Traceroute processing

mappel edited this page Aug 26, 2021 · 1 revision

Traceroute processing

See also the Measurements Results API Reference.

Filtering broken traceroutes

If any of the following checks fail, the traceroute is not included in the calculation.

  1. Check dst_addr field. If it is missing, the DNS resolution of the topology4.dyndns.atlas.ripe.net hostname has most likely failed.
  2. Lookup the AS number corresponding to dst_addr
  3. Lookup the prefix corresponding to dst_addr
  4. Check from field. Even though there should be no reason for this field to be missing or empty, sometimes it is.
  5. Lookup the AS number corresponding to from.
  6. Check if the (from, destination prefix) combination was already seen in previous traceroutes for this time interval. We process traceroutes in daily intervals and a single probe should not target the same prefix twice during one day. Some probes, however, do so, sometimes multiple times in succession, possibly due to DNS caching.

Hop processing

The following steps are applied to each hop in the top-level result list. This process generates a raw AS and IP path with one entry for each hop. This path includes AS 0 as a placeholder if an IP can not be mapped to an AS. This raw path is later reduced to result in a valid AS path.
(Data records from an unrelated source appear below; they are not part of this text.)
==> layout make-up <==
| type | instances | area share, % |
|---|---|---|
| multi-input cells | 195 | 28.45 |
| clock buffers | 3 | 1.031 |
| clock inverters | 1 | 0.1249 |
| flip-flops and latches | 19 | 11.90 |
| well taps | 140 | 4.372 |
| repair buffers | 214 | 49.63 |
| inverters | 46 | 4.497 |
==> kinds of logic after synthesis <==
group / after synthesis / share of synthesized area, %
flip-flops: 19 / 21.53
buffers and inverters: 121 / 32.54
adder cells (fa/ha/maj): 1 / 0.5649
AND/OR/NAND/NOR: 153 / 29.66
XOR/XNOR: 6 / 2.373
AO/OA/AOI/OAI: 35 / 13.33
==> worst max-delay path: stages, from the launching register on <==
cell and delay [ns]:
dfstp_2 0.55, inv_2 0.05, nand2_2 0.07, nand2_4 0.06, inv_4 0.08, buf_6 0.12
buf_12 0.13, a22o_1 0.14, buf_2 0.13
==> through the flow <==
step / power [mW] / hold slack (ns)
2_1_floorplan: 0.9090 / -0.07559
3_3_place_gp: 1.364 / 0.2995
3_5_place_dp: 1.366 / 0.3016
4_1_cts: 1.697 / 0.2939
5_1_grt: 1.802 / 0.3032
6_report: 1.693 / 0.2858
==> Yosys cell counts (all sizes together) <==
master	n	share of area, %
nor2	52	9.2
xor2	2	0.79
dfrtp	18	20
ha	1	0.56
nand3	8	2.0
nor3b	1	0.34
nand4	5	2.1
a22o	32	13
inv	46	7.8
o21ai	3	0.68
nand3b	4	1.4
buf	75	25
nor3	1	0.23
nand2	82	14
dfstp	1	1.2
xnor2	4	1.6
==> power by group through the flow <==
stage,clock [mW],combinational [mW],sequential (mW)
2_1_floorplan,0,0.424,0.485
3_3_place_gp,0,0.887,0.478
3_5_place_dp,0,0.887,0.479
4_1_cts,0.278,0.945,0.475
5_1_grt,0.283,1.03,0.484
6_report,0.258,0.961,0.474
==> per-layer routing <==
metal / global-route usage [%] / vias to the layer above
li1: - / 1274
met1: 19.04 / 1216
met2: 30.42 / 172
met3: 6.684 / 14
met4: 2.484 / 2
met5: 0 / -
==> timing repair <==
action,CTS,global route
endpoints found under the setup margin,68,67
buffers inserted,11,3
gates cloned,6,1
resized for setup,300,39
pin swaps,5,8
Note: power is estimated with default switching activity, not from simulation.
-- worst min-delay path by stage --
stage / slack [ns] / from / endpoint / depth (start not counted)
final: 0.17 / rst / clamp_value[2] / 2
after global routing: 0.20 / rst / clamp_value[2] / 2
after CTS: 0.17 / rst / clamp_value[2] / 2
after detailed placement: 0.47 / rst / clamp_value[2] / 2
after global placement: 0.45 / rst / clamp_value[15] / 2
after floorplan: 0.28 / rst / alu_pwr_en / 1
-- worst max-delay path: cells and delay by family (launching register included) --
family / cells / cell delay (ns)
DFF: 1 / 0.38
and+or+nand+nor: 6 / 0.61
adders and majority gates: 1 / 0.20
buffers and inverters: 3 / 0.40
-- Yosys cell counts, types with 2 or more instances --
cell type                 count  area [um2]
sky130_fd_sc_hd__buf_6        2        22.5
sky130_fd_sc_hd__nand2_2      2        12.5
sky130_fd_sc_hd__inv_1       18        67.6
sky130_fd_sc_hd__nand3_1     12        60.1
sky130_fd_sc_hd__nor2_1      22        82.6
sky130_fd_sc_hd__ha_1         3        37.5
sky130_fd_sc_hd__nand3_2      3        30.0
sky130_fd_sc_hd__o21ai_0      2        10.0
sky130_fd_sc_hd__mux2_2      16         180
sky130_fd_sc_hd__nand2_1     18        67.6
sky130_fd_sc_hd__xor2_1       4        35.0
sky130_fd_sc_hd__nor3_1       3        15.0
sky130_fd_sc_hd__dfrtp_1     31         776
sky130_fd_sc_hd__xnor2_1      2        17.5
--- config.mk ---
export PLATFORM = sky130hd
export DESIGN_NAME = fll_cfg_apb_bridge
export DESIGN_NICKNAME = d
export VERILOG_FILES = /design/src/rtl/fll_cfg_pkg.sv /design/src/rtl/fll_lock_monitor.sv /design/src/rtl/fll_cfg_apb_bridge.sv
export SDC_FILE = /design/constraint.sdc
export NUM_CORES = 1
export LEC_CHECK = 0
export BUFFER_PORTS_ARGS = -buffer_cell sky130_fd_sc_hd__buf_2
export CAP_MARGIN = 30
export CORE_AREA = 2 2 122 95
export CTS_CLUSTER_DIAMETER = 60
export CTS_CLUSTER_SIZE = 14
export DETAILED_ROUTE_END_ITERATION = 10
export DIE_AREA = 0 0 124 97
export GPL_TIMING_DRIVEN = 0
export PLACE_DENSITY = 0.78
export SETUP_SLACK_MARGIN = 0.05
export SYNTH_ARGS = -nofsm -noshare
export SYNTH_HDL_FRONTEND = slang
export SYNTH_SLANG_ARGS = --single-unit
--- constraint.sdc ---
create_clock -name clk_i -period 2.3 [get_ports clk_i]
set_clock_uncertainty 0.05 [all_clocks]
set_input_delay 0.46 -clock clk_i [delete_from_list [all_inputs] [get_ports clk_i]]
set_output_delay 0.46 -clock clk_i [all_outputs]
set_load 0.005 [all_outputs]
  1. Check error field. If it is present, some critical error (e.g., packet_send failed) has occurred and the traceroute was aborted. We ignore the traceroute in this case.
  2. Check each reply in the result list of the hop.
    1. If x is in the reply, the request timed out. Record * as reply address.
    2. Check from field. Technically, this field should always exist if the result is not a timeout, but for some reason it sometimes does not.
      1. If present: Record IP as reply address.
      2. If not: Record * as reply address.
    3. If err is in the reply, there was an ICMP error (e.g., Network unreachable).
      1. If the IP in the reply was not seen before, include this reply.
      2. If we saw this IP before, ignore this reply. The rationale behind this is to include new information once, but exclude repeated errors. For example, a router that repeatedly replies with Network unreachable creates "valid" hops (reply from a router), but actually does not move the traceroute forward.
  3. Check if we have any reply addresses (including *). If not, this traceroute is broken and ignored.
  4. Check if we have multiple different reply addresses. In this case, discard * from the set of reply addresses, if it is present.
  5. Check again if we still have multiple reply addresses (after removal of *). If this is the case, we add an AS set to the path and are finished with this hop.
  6. If we now (or originally) only have one reply address, we add it and the corresponding AS to the path. If the address is *, add 0 as the AS number.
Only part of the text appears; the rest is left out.